Mapping pancreatic cancer biology to drug responses

Using new methods to help personalize treatment for patients with pancreatic cancer

Every year, an estimated 6,000 people in Canada are diagnosed with pancreatic cancer, an aggressive cancer with a five-year net-survival rate of only 10 per cent. For Dr. Robert Grant, an oncologist and cancer researcher at the Princess Margaret Cancer Centre in Toronto, this is unacceptable.

“We urgently need to find better treatments for pancreatic cancer,” says Dr. Grant, who sees patients with this cancer daily. “It’s clear to me that we need to approach this from a totally new angle, and find options for patients beyond chemotherapy.”

With new funding from the Marathon of Hope Cancer Centres Network, Dr. Grant is hoping to do just that. As a recipient of the MOHCCN’s inaugural Clinician-Scientist Award, Dr. Grant will receive $225,000 over the next three years (to be matched by the PMCC for a total of $450,000) that he will use to create new techniques to improve treatments for patients diagnosed with this cancer.

“Our hope is that by the end of this project, we’ll have new treatments for pancreatic cancer targeted to specific biological differences in patients while also creating new data and algorithms that could help yield new treatments for other cancers,” says Dr. Grant.

Using new methods to personalize treatments

Using samples from pancreatic cancer patients being treated through two MOHCCN-supported clinical trials, Dr. Grant and his colleagues will create thousands of patient-derived organoids, which are essentially living models of cancers taken from patients and grown in a lab.

They will then use high-throughput screening to see how these organoids respond to approximately 3,000 different drugs. This drug-screening platform will allow them to create a robust dataset that matches the genomic and transcriptomic landscape of each individual tumour with a response to each drug. This large dataset will then be analyzed through a machine-learning algorithm, creating a program that can essentially predict how a pancreatic cancer will respond to one of these 3,000 drugs based on the cancer’s particular biology.
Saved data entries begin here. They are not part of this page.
File: src/rtl/frame_sched.sv
// Frame scheduler: wraps an AXI-stream payload into fixed PAM4 frames of
// LENGTH_M_SEQ pilot chips, LENGTH_DATA data symbols and GUARD_LEN guard symbols.
// Ports:
//   clk, arst_n          - clock (rising edge) and async active-low reset
//   enable               - permits new frames to start
//   M_AXIS_t*            - payload word stream in (tready is registered)
//   sym_data/pilot/valid - symbol stream out, sym_ready is the downstream accept
//   frame_cnt            - completed-frame counter (wraps)
//   busy                 - not idle
//   underrun_err         - sticky, set when a data word slot had to be zero-filled
module frame_sched #(
    parameter int unsigned DATA_WIDTH   = 32,
    parameter int unsigned LENGTH_M_SEQ = 31,
    parameter int unsigned LENGTH_DATA  = 32,
    parameter int unsigned GUARD_LEN    = 4
) (
    input  logic                  clk,
    input  logic                  arst_n,
    input  logic                  enable,
    input  logic [DATA_WIDTH-1:0] M_AXIS_tdata,
    input  logic                  M_AXIS_tvalid,
    input  logic                  M_AXIS_tlast,
    output logic                  M_AXIS_tready,
    output logic [1:0]            sym_data,
    output logic                  sym_pilot,
    output logic                  sym_valid,
    input  logic                  sym_ready,
    output logic [15:0]           frame_cnt,
    output logic                  busy,
    output logic                  underrun_err
);

    localparam int unsigned SYM_PER_WORD    = DATA_WIDTH / 2;
    localparam int unsigned WORDS_PER_FRAME = LENGTH_DATA / SYM_PER_WORD;
    localparam int unsigned CNT_W           = 16;
    localparam logic [4:0]  LFSR_SEED       = 5'b00001;

    typedef enum logic [1:0] {S_IDLE, S_PILOT, S_DATA, S_GUARD} state_t;

    state_t                state_q, state_d;
    logic [4:0]            lfsr_q, lfsr_d;
    logic [CNT_W-1:0]      cnt_q, cnt_d;
    logic [CNT_W-1:0]      words_q, words_d;
    logic                  tlast_seen_q, tlast_seen_d;
    logic [DATA_WIDTH-1:0] buf_q, buf_d;
    logic                  buf_full_q, buf_full_d;
    logic [DATA_WIDTH-1:0] shreg_q, shreg_d;
    logic [1:0]            sym_data_d;
    logic                  sym_pilot_d, sym_valid_d, tready_d, busy_d, underrun_d;
    logic [15:0]           frame_cnt_d;

    logic                  accept, word_take, start_ok, enter_pilot, load_word;
    logic [CNT_W-1:0]      cnt_inc;
    logic [DATA_WIDTH-1:0] boundary_word;

    // x^5 + x^2 + 1 Fibonacci step; lfsr_q always holds the state of the next chip
    function automatic logic [4:0] lfsr_next(input logic [4:0] l);
        return {l[0] ^ l[2], l[4:1]};
    endfunction

    // Next-state and next-output logic
    always_comb begin
        state_d      = state_q;
        lfsr_d       = lfsr_q;
        cnt_d        = cnt_q;
        words_d      = words_q;
        tlast_seen_d = tlast_seen_q;
        buf_d        = buf_q;
        buf_full_d   = buf_full_q;
        shreg_d      = shreg_q;
        sym_data_d   = sym_data;
        sym_pilot_d  = sym_pilot;
        sym_valid_d  = sym_valid;
        frame_cnt_d  = frame_cnt;
        underrun_d   = underrun_err;
        enter_pilot  = 1'b0;
        load_word    = 1'b0;

        accept        = sym_valid && sym_ready;
        word_take     = M_AXIS_tready && M_AXIS_tvalid;
        start_ok      = enable && M_AXIS_tvalid;
        cnt_inc       = cnt_q + CNT_W'(1);
        boundary_word = buf_full_q ? buf_q : '0;

        unique case (state_q)
            S_IDLE: begin
                if (start_ok) enter_pilot = 1'b1;
            end
            S_PILOT: begin
                if (accept) begin
                    if (cnt_q == CNT_W'(LENGTH_M_SEQ - 1)) begin
                        state_d   = S_DATA;
                        cnt_d     = '0;
                        load_word = 1'b1;
                    end else begin
                        cnt_d      = cnt_inc;
                        sym_data_d = {2{lfsr_q[0]}};
                        lfsr_d     = lfsr_next(lfsr_q);
                    end
                end
            end
            S_DATA: begin
                if (accept) begin
                    if (cnt_q == CNT_W'(LENGTH_DATA - 1)) begin
                        state_d     = S_GUARD;
                        cnt_d       = '0;
                        sym_data_d  = 2'b00;
                        sym_pilot_d = 1'b0;
                    end else begin
                        cnt_d = cnt_inc;
                        if ((cnt_inc % CNT_W'(SYM_PER_WORD)) == '0) begin
                            load_word = 1'b1;
                        end else begin
                            sym_data_d = shreg_q[DATA_WIDTH-1 -: 2];
                            shreg_d    = shreg_q << 2;
                        end
                    end
                end
            end
            S_GUARD: begin
                if (accept) begin
                    if (cnt_q == CNT_W'(GUARD_LEN - 1)) begin
                        frame_cnt_d = frame_cnt + 16'd1;
                        buf_full_d  = 1'b0;     // words never straddle frames
                        if (start_ok) begin
                            enter_pilot = 1'b1;
                        end else begin
                            state_d     = S_IDLE;
                            sym_valid_d = 1'b0;
                            sym_data_d  = 2'b00;
                            sym_pilot_d = 1'b0;
                        end
                    end else begin
                        cnt_d = cnt_inc;
                    end
                end
            end
            default: state_d = S_IDLE;
        endcase

        // Word boundary: take the prefetched word, or zeros if none arrived
        if (load_word) begin
            sym_data_d  = boundary_word[DATA_WIDTH-1 -: 2];
            shreg_d     = boundary_word << 2;
            sym_pilot_d = 1'b0;
            buf_full_d  = 1'b0;
            if (!buf_full_q && !tlast_seen_q) underrun_d = 1'b1;
        end

        // Frame start: first chip comes from the seed, symbol valid next cycle
        if (enter_pilot) begin
            state_d      = S_PILOT;
            lfsr_d       = lfsr_next(LFSR_SEED);
            cnt_d        = '0;
            words_d      = '0;
            tlast_seen_d = 1'b0;
            buf_full_d   = 1'b0;
            sym_valid_d  = 1'b1;
            sym_pilot_d  = 1'b1;
            sym_data_d   = {2{LFSR_SEED[0]}};
        end

        // tready implies the buffer is empty, so this never overwrites a word
        if (word_take) begin
            buf_d        = M_AXIS_tdata;
            buf_full_d   = 1'b1;
            words_d      = words_q + CNT_W'(1);
            tlast_seen_d = tlast_seen_q || M_AXIS_tlast;
        end

        tready_d = !buf_full_d && (state_d == S_PILOT || state_d == S_DATA) &&
                   (words_d < CNT_W'(WORDS_PER_FRAME)) && !tlast_seen_d;
        busy_d   = (state_d != S_IDLE);
    end

    // State and output registers
    always_ff @(posedge clk or negedge arst_n) begin
        if (!arst_n) begin
            state_q       <= S_IDLE;
            lfsr_q        <= LFSR_SEED;
            cnt_q         <= '0;
            words_q       <= '0;
            tlast_seen_q  <= 1'b0;
            buf_q         <= '0;
            buf_full_q    <= 1'b0;
            shreg_q       <= '0;
            sym_data      <= 2'b00;
            sym_pilot     <= 1'b0;
            sym_valid     <= 1'b0;
            M_AXIS_tready <= 1'b0;
            busy          <= 1'b0;
            frame_cnt     <= '0;
            underrun_err  <= 1'b0;
        end else begin
            state_q       <= state_d;
            lfsr_q        <= lfsr_d;
            cnt_q         <= cnt_d;
            words_q       <= words_d;
            tlast_seen_q  <= tlast_seen_d;
            buf_q         <= buf_d;
            buf_full_q    <= buf_full_d;
            shreg_q       <= shreg_d;
            sym_data      <= sym_data_d;
            sym_pilot     <= sym_pilot_d;
            sym_valid     <= sym_valid_d;
            M_AXIS_tready <= tready_d;
            busy          <= busy_d;
            frame_cnt     <= frame_cnt_d;
            underrun_err  <= underrun_d;
        end
    end

endmodule

File: config.mk
export PLATFORM = sky130hd
export DESIGN_NAME = frame_sched
export DESIGN_NICKNAME = d
export VERILOG_FILES = /design/src/rtl/frame_sched.sv
export SDC_FILE = /design/constraint.sdc
export NUM_CORES = 1
export LEC_CHECK = 0
export CELL_PAD_IN_SITES_DETAIL_PLACEMENT = 1
export CELL_PAD_IN_SITES_GLOBAL_PLACEMENT = 1
export CORE_MARGIN = 1.5
export CORE_UTILIZATION = 47
export CTS_BUF_LIST = sky130_fd_sc_hd__clkbuf_4 sky130_fd_sc_hd__clkbuf_8
export CTS_CLUSTER_DIAMETER = 30
export DETAILED_ROUTE_END_ITERATION = 7
export GPL_ROUTABILITY_DRIVEN = 0
export PLACE_DENSITY = 0.91
export SETUP_SLACK_MARGIN = 0.02
export SLEW_MARGIN = 30
export SYNTH_ARGS = -nofsm -noshare
export SYNTH_HDL_FRONTEND = slang
export SYNTH_SLANG_ARGS = --single-unit
File: constraint.sdc
create_clock -name clk -period 3.9 [get_ports clk]
set_input_delay 0.585 -clock clk [delete_from_list [all_inputs] [get_ports clk]]
set_output_delay 0.585 -clock clk [all_outputs]
set_load 0.03 [all_outputs]
==> load_flow_metrics.sql <==
INSERT INTO impl_metrics (metric_group, metric, value, unit) VALUES
('outcome', 'status', 'finished, final reports clean', ''),
('synthesis', 'synth_async_sr_flop_share', '100', '%'),
('cts', 'cts.repair.resized', '0', ''),
('setup_path', 'worstSetupEndpointType', 'flop', ''),
('global_routing', 'first_global_vias', '5677', ''),
('timing', 'drv_slew', '0', ''),
('routing', 'num_vias', '5248', ''),
('global_routing', 'track_usage', '25.6', '%'),
('cts', 'htreeDepth', '4', ''),
('setup_path', 'cpLargestDelayFamily', 'simple AND/OR/NAND/NOR gates', ''),
('timing', 'timing.final.setup_violations', '0', ''),
('synthesis', 'syn_nets', '680', ''),
('cts', 'tritoncts', 'yes', ''),
('setup_path', 'critPathArrivalTime', '3590', 'ps'),
('floorplanning', 'io_pins', '61', ''),
('placed_design', 'input_output_buffers', '60', ''),
('cts', 'clkLatencyLatePin', '450', 'ps'),
('cts', 'cts.sink_count', '126', ''),
('timing', 'finalHoldViolCount', '0', ''),
('floorplanning', 'die_height', '119', 'um'),
('hold_path', 'holdCritPathClass', 'input pin to async pin', ''),
('final_layout', 'layout.nets', '728', ''),
('synthesis', 'synth_cell_type_count', '57', ''),
('placed_design', 'detailed_place_hpwl', '11.3', 'mm'),
('global_routing', 'antenna_found_initial', '0', ''),
('cts', 'post-cts-setup-buffers', '0', ''),
('cts', 'cts-buffers-inserted', '17', ''),
('timing', 'rsz0062_at_grt', 'no', ''),
('synthesis', 'syn-instance-count', '633', ''),
('synthesis', 'syn-mean-instance-area', '9.98', 'um2'),
('placed_design', 'postPlaceCellArea', '0.00709', 'mm2'),
('timing', 'max-slew-margin-rel', '53.1', '%'),
('setup_path', 'cp_cell_sequence', 'ha_1 -> nor4b_2 -> nand4_1 -> o21ai_2 -> nor2b_1 -> a41oi_1 -> nor4_1', ''),
('pwr', 'ir_drop', '0.229', 'mV'),
('synthesis', 'leading_cell_types_by_total_area_after_synthesis', 'dfrtp_1 50%, mux2_2 4.8%, o21ai_1 4.0%', ''),
('pwr', 'cellLeakagePower', '3.25', 'nW'),
('floorplanning', 'fp-row-count', '42', ''),
('synthesis', 'synth_sequential_area_ratio', '49.9', '%'),
('cts', 'cts.reportedPaths.clkPinSlew', '70', 'ps'),
('floorplanning', 'floorplan.initialDensity', '47.9', '%'),
('synthesis', 'synth_top_area_share', '49.5', '%'),
('final_layout', 'syn2layout_area_growth', '19.0', '%'),
('floorplanning', 'fp.dieW', '119', 'um'),
('setup_path', 'critPathMaxFanout', '13', ''),
('timing', 'finalCriticalPeriod', '3240', 'ps'),
('run', 'cap_viol_max_count', '0', ''),
('timing', 'fin_worst_skew', '12.3', 'ps'),
('cts', 'clockBufferDepth', '2', ''),
('synthesis', 'ys_dominant_reg_cell', 'dfrtp_1', ''),
('routing', 'dr_pass1_iterations', '4', ''),
('global_routing', 'grt_start_max_net_pins', '127', ''),
('routing', 'wl_per_cell', '19.4', 'um'),
('global_routing', 'grt_pass1_wl', '28.8', 'mm'),
('global_routing', 'most_used_routing_layer', 'met2', ''),
('routing', 'drc', '0', ''),
('synthesis', 'synth.cell_area', '0.00632', 'mm2'),
('floorplanning', 'dieArea', '0.0141', 'mm2'),
('timing', 'postLayoutSetupSlackWorst', '664', 'ps'),
('timing', 'timing.final.crit_share', '83.0', '%'),
('setup_path', 'cp-start-kind', 'flop', ''),
('setup_path', 'worst-path-buf-inv', '0', ''),
('global_routing', 'global_route.usage.met1', '31.3', '%'),
('synthesis', 'synth-warning-count', '0', ''),
('routing', 'routed_wirelength', '16.9', 'mm'),
('synthesis', 'most_common_cell_in_the_synthesized_netlist', 'dfrtp_1', ''),
('global_routing', 'global_route.usage.met2', '44.7', '%'),
('timing', 'hold_ws', '236', 'ps'),
('cts', 'cts_hold_buffers', '0', ''),
('global_routing', 'grt_remaining_overflow', '0', ''),
('pwr', 'powerDensity', '342', 'mW/mm2'),
('synthesis', 'synth_seq_cells', '126', '');
==> state kept, by name, summed over array words and instances, names as in the netlist <==
register and flops:
buf_q 32, shreg_q 30, cnt_q 16, frame_cnt 16, words_q 16, lfsr_q 5, state_q 2, sym_data 2
M_AXIS_tready 1, buf_full_q 1, busy 1, sym_pilot 1, sym_valid 1, tlast_seen_q 1, underrun_err 1
==> final timing paths <==
check	from	endpoint	slack, ps	depth (start not counted)
worst max register to register	cnt_q[0]	M_AXIS_tready	660	7
min in group clk	frame_cnt[15]	frame_cnt[15]	480	1
worst min-delay path	arst_n	cnt_q[9]	240	2
max in group asynchronous	arst_n	buf_full_q	3130	2
worst min register to register	frame_cnt[15]	frame_cnt[15]	480	1
worst max-delay path	cnt_q[0]	M_AXIS_tready	660	7
==> layout by cell type (no fill, tap or decap), types with 8 or more instances in the layout <==
cell and instances:
dfrtp_1 124, nand2_1 65, clkdlybuf4s50_1 59, o21ai_1 49, nand3_1 33, nor3b_1 31, a31oi_1 30, nor2_1 28
mux2_2 27, clkbuf_8 23, xnor2_1 18, nor3_1 15, a21oi_1 15, o21ai_0 15, buf_4 12, nand4_1 10
inv_1 9, ha_1 9, o31ai_1 8
==> report_power, final <==
part | internal (mW) | switching [mW]
sequential | 1.31 | 0
combinational | 0.0344 | 0.0333
clock | 0.678 | 0.523
total | 2.02 | 0.556
==> through the flow <==
stage | cells | power [mW]
after floorplan | 633 | 1.33
after global placement | 838 | 1.40
after detailed placement | 838 | 1.40
after CTS | 870 | 2.60
after global routing | 870 | 2.67
final | 870 | 2.58
==> final cells by class <==
cell class | instances | area (um2)
sequential | 126 | 3160
tap | 176 | 220
clock buffer | 24 | 324
timing repair buffer | 72 | 701
multi-input combinational | 455 | 2980
fill | 1423 | 5670
clock inverter | 8 | 103
inverter | 9 | 33.8
==> worst reg2reg max path, delay by kind of cell (launching register included) <==
family | cells | cell delay [ps]
adder cells (fa/ha/maj) | 1 | 350
AO/OA/AOI/OAI | 2 | 650
AND/OR/NAND/NOR | 4 | 1650
flip-flops | 1 | 480
==> cell families (layout without fill, tap and decap cells) <==
group / count (synthesis) / after routing / share of synthesized area [%]
AOI/OAI and AO/OA: 156 / 156 / 15.4
xor gates and xnor gates: 24 / 24 / 3.33
adders and majority gates: 9 / 9 / 1.78
buffers and inverters: 52 / 113 / 3.47
DFF: 126 / 126 / 49.9
muxes: 40 / 40 / 6.99
and+or+nand+nor: 226 / 226 / 19.1
==> layer usage <==
layer | routed length (um) | part of all wire, %
met5 | 0 | 0
met4 | 275 | 1.6
met3 | 576 | 3.4
met2 | 8840 | 52
met1 | 7190 | 43
No activity file was read; power rests on OpenSTA's default activity.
A network approach to curing cancers

In addition to new funding for his lab, the MOHCCN’s Clinician-Scientist Award will give Dr. Grant access to a national network of cancer centres that is sharing data, resources and expertise like never before. Thanks to the Network, Dr. Grant will have access to more samples to create and test his model, which can then be validated and used by other researchers across the country.

“Joining the network is really a win-win situation,” he says. “On the one hand, the more data we have, the more powerful our mappings will be, and on other, the more powerful these mappings are, the more they can help other researchers in the network looking at other cancers.” 

“When dealing with a topic as complex as cancer, innovation and collaboration are the only way to make meaningful impacts that can change the lives of our patients,” says Dr. Grant. “Our ultimate goal is to unveil new targeted treatments for pancreatic cancer and develop tests that can match patients to the right treatments to save more lives.”